I took a Google nostalgia tour, which saves money and repairs memories. I combined nostalgia with shocks.
Nostalgia, looking back at happy times, brings up memories of passing moments, not so significant at the time, but overwhelming later.
The crash and burn tactics of the denominations, especially the faux-conservative ones, have brought their pathetic methods to light. I often wondered, "Why didn't the clergy object to the obvious destruction of Scriptural doctrine, clergy qualifications, and the family"?
I think the Baby Boomers were too afraid of losing their seats on the gravy train. As one Methodist named Klinger said to me, "Klinger Lake was named after my family." I thought that was rather shallow.
But the Pastoral Epistles remind us that the same things were going on in glory years of Imperial Rome, rich and powerful, but dying without knowing it.
Christians rescued babies who were exposed in the wilderness if they were not wanted.

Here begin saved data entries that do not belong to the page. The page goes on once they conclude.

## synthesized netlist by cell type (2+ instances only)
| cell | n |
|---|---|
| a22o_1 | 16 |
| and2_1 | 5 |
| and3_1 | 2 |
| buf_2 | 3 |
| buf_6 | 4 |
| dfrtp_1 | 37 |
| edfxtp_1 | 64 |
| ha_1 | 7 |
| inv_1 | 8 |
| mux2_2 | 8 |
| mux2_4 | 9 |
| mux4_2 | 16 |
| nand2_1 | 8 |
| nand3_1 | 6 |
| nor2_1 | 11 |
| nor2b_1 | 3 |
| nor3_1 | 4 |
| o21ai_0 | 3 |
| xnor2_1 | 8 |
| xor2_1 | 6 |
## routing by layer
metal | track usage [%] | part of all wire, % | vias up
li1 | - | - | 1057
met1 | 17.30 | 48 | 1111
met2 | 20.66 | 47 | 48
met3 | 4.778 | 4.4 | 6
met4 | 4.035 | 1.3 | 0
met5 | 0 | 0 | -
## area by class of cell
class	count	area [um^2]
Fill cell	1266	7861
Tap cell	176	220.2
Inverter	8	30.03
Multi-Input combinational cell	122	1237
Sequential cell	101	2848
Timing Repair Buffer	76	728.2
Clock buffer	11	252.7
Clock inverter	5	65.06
`src/rtl/imem_loader_if.sv`:
```
// Stream-in / memory-write bundle for the boot loader.
// slave = loader side, master = the side that drives bytes and watches writes.
interface imem_loader_if #(
  parameter int ADDR_WIDTH = 6
);
  logic [7:0]            rx_data;
  logic                  rx_valid;
  logic                  rx_ready;
  logic                  imem_we;
  logic [ADDR_WIDTH-1:0] imem_addr;
  logic [31:0]           imem_wdata;

  modport slave (
    input  rx_data, rx_valid,
    output rx_ready, imem_we, imem_addr, imem_wdata
  );

  modport master (
    output rx_data, rx_valid,
    input  rx_ready, imem_we, imem_addr, imem_wdata
  );
endinterface

```
`src/rtl/imem_loader.sv`:
```
// Boot-time program loader: takes a framed byte stream (LEN_LO, LEN_HI,
// 4*N little-endian data bytes, XOR checksum), writes each assembled word
// into instruction memory and releases the core only after a clean load.
module imem_loader #(
  parameter int ADDR_WIDTH = 6
) (
  input  logic            clock,
  input  logic            reset,
  input  logic            start,
  imem_loader_if.slave    bus,
  output logic            cpu_hold,
  output logic            busy,
  output logic            done,
  output logic            error
);

  typedef enum logic [2:0] {
    S_IDLE, S_LEN_LO, S_LEN_HI, S_DATA, S_CHECK, S_DONE, S_ERROR
  } state_t;

  state_t                state_q, state_d;
  logic [15:0]           len_q, len_d;
  logic [1:0]            byte_idx_q, byte_idx_d;
  logic [ADDR_WIDTH:0]   word_idx_q, word_idx_d;
  logic [7:0]            chk_q, chk_d;
  logic [31:0]           asm_q, asm_d;
  logic                  we_q, we_d;
  logic [ADDR_WIDTH-1:0] addr_q, addr_d;
  logic [31:0]           wdata_q, wdata_d;
  logic                  hold_q, hold_d;
  logic                  busy_q, busy_d;
  logic                  done_q, done_d;
  logic                  error_q, error_d;

  logic                  rx_ready;
  logic                  xfer;
  logic [15:0]           len_full;
  logic [16:0]           cap;
  logic [15:0]           words_after;

  // Byte acceptance is purely a function of the registered state.
  assign rx_ready = (state_q == S_LEN_LO) || (state_q == S_LEN_HI) ||
                    (state_q == S_DATA)   || (state_q == S_CHECK);
  assign xfer        = bus.rx_valid && rx_ready;
  assign len_full    = {bus.rx_data, len_q[7:0]};
  assign cap         = 17'd1 << ADDR_WIDTH;
  // Words written once the current one goes out; compared against N to find the last word.
  assign words_after = 16'(word_idx_q) + 16'd1;

  assign bus.rx_ready   = rx_ready;
  assign bus.imem_we    = we_q;
  assign bus.imem_addr  = addr_q;
  assign bus.imem_wdata = wdata_q;
  assign cpu_hold       = hold_q;
  assign busy           = busy_q;
  assign done           = done_q;
  assign error          = error_q;

  // Next-state and registered-output computation; the strobe defaults low every cycle.
  always_comb begin
    state_d    = state_q;
    len_d      = len_q;
    byte_idx_d = byte_idx_q;
    word_idx_d = word_idx_q;
    chk_d      = chk_q;
    asm_d      = asm_q;
    we_d       = 1'b0;
    addr_d     = addr_q;
    wdata_d    = wdata_q;
    hold_d     = hold_q;
    busy_d     = busy_q;
    done_d     = done_q;
    error_d    = error_q;

    case (state_q)
      S_IDLE, S_DONE, S_ERROR: begin
        if (start) begin
          state_d    = S_LEN_LO;
          busy_d     = 1'b1;
          done_d     = 1'b0;
          error_d    = 1'b0;
          hold_d     = 1'b1;
          byte_idx_d = '0;
          word_idx_d = '0;
          chk_d      = '0;
          len_d      = '0;
        end
      end
      S_LEN_LO: begin
        if (xfer) begin
          len_d[7:0] = bus.rx_data;
          state_d    = S_LEN_HI;
        end
      end
      S_LEN_HI: begin
        if (xfer) begin
          len_d = len_full;
          // A zero or oversized program is rejected before any write.
          if ((len_full == 16'd0) || ({1'b0, len_full} > cap)) begin
            state_d = S_ERROR;
            error_d = 1'b1;
            busy_d  = 1'b0;
            hold_d  = 1'b1;
          end else begin
            state_d = S_DATA;
          end
        end
      end
      S_DATA: begin
        if (xfer) begin
          // New byte enters at the top so the first byte lands in [7:0] after four shifts.
          asm_d      = {bus.rx_data, asm_q[31:8]};
          chk_d      = chk_q ^ bus.rx_data;
          byte_idx_d = byte_idx_q + 2'd1;
          if (byte_idx_q == 2'd3) begin
            we_d       = 1'b1;
            addr_d     = word_idx_q[ADDR_WIDTH-1:0];
            wdata_d    = {bus.rx_data, asm_q[31:8]};
            word_idx_d = word_idx_q + {{ADDR_WIDTH{1'b0}}, 1'b1};
            if (words_after == len_q)
              state_d = S_CHECK;
          end
        end
      end
      S_CHECK: begin
        if (xfer) begin
          busy_d = 1'b0;
          if (bus.rx_data == chk_q) begin
            state_d = S_DONE;
            done_d  = 1'b1;
            hold_d  = 1'b0;
          end else begin
            state_d = S_ERROR;
            error_d = 1'b1;
            hold_d  = 1'b1;
          end
        end
      end
      default: state_d = S_IDLE;
    endcase
  end

  // State and output registers; reset parks the core in hold and kills any pending write.
  always_ff @(posedge clock or negedge reset) begin
    if (!reset) begin
      state_q    <= S_IDLE;
      len_q      <= '0;
      byte_idx_q <= '0;
      word_idx_q <= '0;
      chk_q      <= '0;
      asm_q      <= '0;
      we_q       <= 1'b0;
      addr_q     <= '0;
      wdata_q    <= '0;
      hold_q     <= 1'b1;
      busy_q     <= 1'b0;
      done_q     <= 1'b0;
      error_q    <= 1'b0;
    end else begin
      state_q    <= state_d;
      len_q      <= len_d;
      byte_idx_q <= byte_idx_d;
      word_idx_q <= word_idx_d;
      chk_q      <= chk_d;
      asm_q      <= asm_d;
      we_q       <= we_d;
      addr_q     <= addr_d;
      wdata_q    <= wdata_d;
      hold_q     <= hold_d;
      busy_q     <= busy_d;
      done_q     <= done_d;
      error_q    <= error_d;
    end
  end

endmodule

```
`src/flat_wrapper.sv`:
```
// flat-port wrapper written by rule: the top's interface ports become plain ports
module imem_loader_flat 
#(
  parameter int ADDR_WIDTH = 6
)
  (clock, reset, start, cpu_hold, busy, done, error, bus_rx_data, bus_rx_valid, bus_rx_ready, bus_imem_we, bus_imem_addr, bus_imem_wdata);
  imem_loader_if #(.ADDR_WIDTH(ADDR_WIDTH)) bus_i ();
  input  logic clock;
  input  logic reset;
  input  logic start;
  output logic cpu_hold;
  output logic busy;
  output logic done;
  output logic error;
  input wire logic [$bits(bus_i.rx_data)-1:0] bus_rx_data;
  input wire logic [$bits(bus_i.rx_valid)-1:0] bus_rx_valid;
  output wire logic [$bits(bus_i.rx_ready)-1:0] bus_rx_ready;
  output wire logic [$bits(bus_i.imem_we)-1:0] bus_imem_we;
  output wire logic [$bits(bus_i.imem_addr)-1:0] bus_imem_addr;
  output wire logic [$bits(bus_i.imem_wdata)-1:0] bus_imem_wdata;
  assign bus_i.rx_data = bus_rx_data;
  assign bus_i.rx_valid = bus_rx_valid;
  assign bus_rx_ready = bus_i.rx_ready;
  assign bus_imem_we = bus_i.imem_we;
  assign bus_imem_addr = bus_i.imem_addr;
  assign bus_imem_wdata = bus_i.imem_wdata;
  imem_loader #(.ADDR_WIDTH(ADDR_WIDTH)) u_core (.clock(clock), .reset(reset), .start(start), .bus(bus_i), .cpu_hold(cpu_hold), .busy(busy), .done(done), .error(error));
endmodule
```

They risked their lives to do that.
Pagan worship was so dominant that the first Christian Emperor created a new capital and established an Eastern Roman Empire that was Greek and Christian. History largely ignores 1100 years of the Byzantine Empire, which fell to the Ottoman Turks in 1453.
The early Christians had to worship among the dead, to keep away from retaliation. Many altars are box-like to remind us of the coffins used as altars.
My parents in the 1950s said, "America is going the way of Rome." I heard that endless times, and now I wonder if any parents have enough history to say that, assuming immediate responses.
There is a chance that the strength of the past will revive to support the Four Freedoms and the Bible with the most to offer - the King James Version.
The denominations and their fading seminaries oppress and ridicule the KJV, yet wonder why their enrollments are dragging, literally. The New Testament records that aspect of Imperial Rome too. Just read Romans 1 until it becomes clear (near the end of the chapter).